The remaining provisions of the charter [especially Section 5] speak of the "Board of Mayor and Aldermen" in terms of its general powers to levy taxes and carry out all its enumerated legislative functions. Notably, section 4 of the charter, which outlines the board's power over the hiring and firing of officers and employees, speaks of the "The board of aldermen..."
The mayor certainly has no authority to adjourn meetings without the approval of the board. 4 McQuillen, Municipal Corporations, section 13.38 says:
[A] regular meeting of the governing body continues until terminated by an order of final adjournment or by operation of law. The presiding officer cannot arbitrarily adjourn the meeting. If an attempted adjournment ineffectual, the meeting remains in session, and action thereafter taken by members, who are sufficient to constitute a quorum, is valid.
In short, the board can, if it chooses to do so, continue to meet after an improper adjournment, provided there is a quorum. Whatever such a board does that is otherwise within its lawful capacity, is legal.
The mayor and aldermen must follow the procedures for their meetings which are dictated by their charter or rules they have adopted pursuant to their charter. These rules of procedure, if any, amy also be waived with the consent of all the aldermen present, because such rules are adopted for the convenience of the governing body. [Bradford v.

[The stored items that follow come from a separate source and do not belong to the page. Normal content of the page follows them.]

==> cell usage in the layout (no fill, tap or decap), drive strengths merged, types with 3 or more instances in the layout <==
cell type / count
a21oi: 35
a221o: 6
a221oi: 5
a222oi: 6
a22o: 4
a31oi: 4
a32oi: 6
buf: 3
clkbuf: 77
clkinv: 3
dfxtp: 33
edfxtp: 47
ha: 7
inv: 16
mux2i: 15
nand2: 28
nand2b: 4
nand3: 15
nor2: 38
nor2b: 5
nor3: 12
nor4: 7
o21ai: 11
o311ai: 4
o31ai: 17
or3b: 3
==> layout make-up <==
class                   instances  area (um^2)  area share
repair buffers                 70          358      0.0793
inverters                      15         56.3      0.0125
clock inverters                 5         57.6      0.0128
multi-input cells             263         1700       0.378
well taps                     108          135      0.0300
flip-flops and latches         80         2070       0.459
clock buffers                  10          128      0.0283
===== src/rtl/core/gcd_ctrl.sv =====
// ============================================================================
// gcd_ctrl
// Decoder state and command logic: stored sample, inactivity timeout, edge
// history, hold counters and the active flag. Produces the decision for the
// sample presented while fire is high and updates the state at that edge.
// ============================================================================
module gcd_ctrl
    import gcd_pkg::*;
(
    input  logic      clk,
    input  logic      rst_n,
    input  logic      fire,
    input  sample_t   sample,
    input  cfg_t      cfg,
    output decision_t decision
);

    localparam logic [START_W-1:0] START_SAT = '1;
    localparam logic [HOLD_W-1:0]  HOLD_SAT  = '1;

    logic [BUTTON_W-1:0] prev_buttons_reg, prev_buttons_next;
    logic [AXIS_W-1:0]   prev_lat_reg, prev_lat_next;
    logic [AXIS_W-1:0]   prev_fwd_reg, prev_fwd_next;
    logic [AXIS_W-1:0]   prev_turn_reg, prev_turn_next;
    logic [AXIS_W-1:0]   prev_dpad_reg, prev_dpad_next;
    logic [TIME_W-1:0]   prev_arrival_reg, prev_arrival_next;
    logic                have_prev_reg, have_prev_next;
    logic [EDGE_W-1:0]   edge_hist_reg, edge_hist_next;
    logic [START_W-1:0]  start_cnt_reg, start_cnt_next;
    logic [HOLD_W-1:0]   retract_cnt_reg, retract_cnt_next;
    logic [HOLD_W-1:0]   deploy_cnt_reg, deploy_cnt_next;
    logic                active_reg, active_next;

    logic                   same;
    logic [TIME_W-1:0]      elapsed;
    logic                   late;
    logic signed [AXIS_W:0] dpad_wide;
    logic signed [AXIS_W:0] thr_pos;
    logic signed [AXIS_W:0] thr_neg;
    logic [EDGE_W-1:0]      edges;
    logic [EDGE_W-1:0]      rise;
    logic [PULSE_W-1:0]     pulses;
    logic                   timeout_hit;
    logic                   published;

    always_comb
    begin
        same = (sample.button_bits == prev_buttons_reg)
            && (sample.axis_lateral == prev_lat_reg)
            && (sample.axis_forward == prev_fwd_reg)
            && (sample.axis_turn == prev_turn_reg)
            && (sample.axis_dpad == prev_dpad_reg);
        elapsed = sample.arrival_seconds - prev_arrival_reg;
        late    = elapsed > {{(TIME_W - TIMEOUT_W){1'b0}}, cfg.timeout_seconds};

        dpad_wide = {sample.axis_dpad[AXIS_W-1], sample.axis_dpad};
        thr_pos   = $signed({2'b00, cfg.dpad_threshold});
        thr_neg   = -thr_pos;

        edges                 = '0;
        edges[EDGE_BACK]      = sample.button_bits[BTN_BACK];
        edges[EDGE_KILL]      = sample.button_bits[BTN_KILL];
        edges[EDGE_CLEARKILL] = sample.button_bits[BTN_CLEARKILL];
        edges[EDGE_HOLD]      = sample.button_bits[BTN_HOLD];
        edges[EDGE_RC]        = dpad_wide > thr_pos;
        edges[EDGE_AUTO]      = dpad_wide < thr_neg;

        prev_buttons_next = prev_buttons_reg;
        prev_lat_next     = prev_lat_reg;
        prev_fwd_next     = prev_fwd_reg;
        prev_turn_next    = prev_turn_reg;
        prev_dpad_next    = prev_dpad_reg;
        prev_arrival_next = prev_arrival_reg;
        have_prev_next    = have_prev_reg;
        edge_hist_next    = edge_hist_reg;
        start_cnt_next    = start_cnt_reg;
        retract_cnt_next  = retract_cnt_reg;
        deploy_cnt_next   = deploy_cnt_reg;
        active_next       = active_reg;
        timeout_hit       = 1'b0;
        published         = 1'b0;
        pulses            = '0;
        rise              = '0;

        // An unchanged sample that comes in late while active resets the
        // block and leaves the stored sample alone; otherwise it is stored.
        if (have_prev_reg && same && active_reg && late)
        begin
            timeout_hit      = 1'b1;
            edge_hist_next   = '0;
            start_cnt_next   = '0;
            retract_cnt_next = '0;
            deploy_cnt_next  = '0;
            have_prev_next   = 1'b0;
            active_next      = 1'b0;
        end
        else
        begin
            have_prev_next    = 1'b1;
            prev_buttons_next = sample.button_bits;
            prev_lat_next     = sample.axis_lateral;
            prev_fwd_next     = sample.axis_forward;
            prev_turn_next    = sample.axis_turn;
            prev_dpad_next    = sample.axis_dpad;
            prev_arrival_next = sample.arrival_seconds;
        end

        if (edges[EDGE_BACK] && !edge_hist_next[EDGE_BACK])
        begin
            edge_hist_next   = '0;
            start_cnt_next   = '0;
            retract_cnt_next = '0;
            deploy_cnt_next  = '0;
            have_prev_next   = 1'b0;
            active_next      = 1'b0;
        end
        else
        begin
            if (sample.button_bits[BTN_START] && (start_cnt_next != START_SAT))
            begin
                start_cnt_next = start_cnt_next + START_W'(1);
            end
            if (start_cnt_next > cfg.start_hold_limit)
            begin
                edge_hist_next   = '0;
                start_cnt_next   = '0;
                retract_cnt_next = '0;
                deploy_cnt_next  = '0;
                have_prev_next   = 1'b0;
                active_next      = 1'b1;
            end
            if (active_next)
            begin
                if (!sample.button_bits[BTN_RETRACT])
                begin
                    retract_cnt_next = '0;
                end
                else if (retract_cnt_next != HOLD_SAT)
                begin
                    retract_cnt_next = retract_cnt_next + HOLD_W'(1);
                end
                if (!sample.button_bits[BTN_DEPLOY])
                begin
                    deploy_cnt_next = '0;
                end
                else if (deploy_cnt_next != HOLD_SAT)
                begin
                    deploy_cnt_next = deploy_cnt_next + HOLD_W'(1);
                end

                // Retract wins when both holds are past the limit.
                priority if (retract_cnt_next > cfg.thruster_hold_limit)
                begin
                    pulses[PULSE_RETRACT] = 1'b1;
                    retract_cnt_next      = '0;
                end
                else if (deploy_cnt_next > cfg.thruster_hold_limit)
                begin
                    pulses[PULSE_DEPLOY] = 1'b1;
                    deploy_cnt_next      = '0;
                end
                else
                begin
                    // Neither hold is past the limit, so no thruster pulse.
                end

                rise                    = edges & ~edge_hist_next;
                pulses[PULSE_KILL]      = rise[EDGE_KILL];
                pulses[PULSE_CLEARKILL] = rise[EDGE_CLEARKILL];
                pulses[PULSE_HOLD]      = rise[EDGE_HOLD];
                pulses[PULSE_RC]        = rise[EDGE_RC];
                pulses[PULSE_AUTO]      = rise[EDGE_AUTO];
                edge_hist_next          = edges;
                published               = 1'b1;
            end
        end

        decision.command_pulses   = pulses;
        decision.is_active        = active_next;
        decision.timed_out        = timeout_hit;
        decision.wrench_published = published;
    end

    always_ff @(posedge clk or negedge rst_n)
    begin
        if (!rst_n)
        begin
            prev_buttons_reg <= '0;
            prev_lat_reg     <= '0;
            prev_fwd_reg     <= '0;
            prev_turn_reg    <= '0;
            prev_dpad_reg    <= '0;
            prev_arrival_reg <= '0;
            have_prev_reg    <= 1'b0;
            edge_hist_reg    <= '0;
            start_cnt_reg    <= '0;
            retract_cnt_reg  <= '0;
            deploy_cnt_reg   <= '0;
            active_reg       <= 1'b0;
        end
        else if (fire)
        begin
            prev_buttons_reg <= prev_buttons_next;
            prev_lat_reg     <= prev_lat_next;
            prev_fwd_reg     <= prev_fwd_next;
            prev_turn_reg    <= prev_turn_next;
            prev_dpad_reg    <= prev_dpad_next;
            prev_arrival_reg <= prev_arrival_next;
            have_prev_reg    <= have_prev_next;
            edge_hist_reg    <= edge_hist_next;
            start_cnt_reg    <= start_cnt_next;
            retract_cnt_reg  <= retract_cnt_next;
            deploy_cnt_reg   <= deploy_cnt_next;
            active_reg       <= active_next;
        end
    end

endmodule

Jellico, 1 Tenn. Ch. App. 700 (1901)]
If the mayor will not recognize members of the board who wish to speak or refuses to put an issue before the board under Section 3 of the charter can relieve the mayor of his power to preside. Under case law from other jurisdictions the board also has the power to take matters into its own hands. [Hicks v. Long Branch Commission, 55 A.2d 250 (1903), Rudd v. Sarallo, 249 N.W.2d 327 (1968)]. In addition, with respect to motions attempted to be made and ignored by the presiding officer, Section 60 of Roberts Rules of Order Newly Revised, which the town adopted in Section 1-105 of the Municipal Code, says:
If the chair at a meeting ignores a motion made and seconded in good faith, and neither states the question on the motion nor rules it out of order, the maker of the motion should raise a Point of Order (23) covering the case, and from the chair's decision he can Appeal (24). If the chair also ignores the point of order, the member can repeat the motion; and if it is seconded and the chair still ignores it, the maker of the motion can himself put it to a vote standing in his place.
The order of business is set by the board in section 1-104 of the Municipal Code. Under Bradford above, the board can change that order of business around at its will, and agree to take up items that are not on the agenda, unless the meeting is a special called meeting.
Many mayors in Tennessee are shocked to learn that they have few powers. Some of them run for office assuming that the title "Mayor" must include broad range of powers to influence the direction of a city. Unfortunately, that is not true in Tennessee, where under a municipal charter a mayor can find himself neither fish nor fowl, and only pretty much of a figurehead. With respect to the Town, virtually all of the administrative and legislative power of the town resides in the board of mayor and aldermen. The extent to which the board wants to exercise its power depends upon the political will of the board.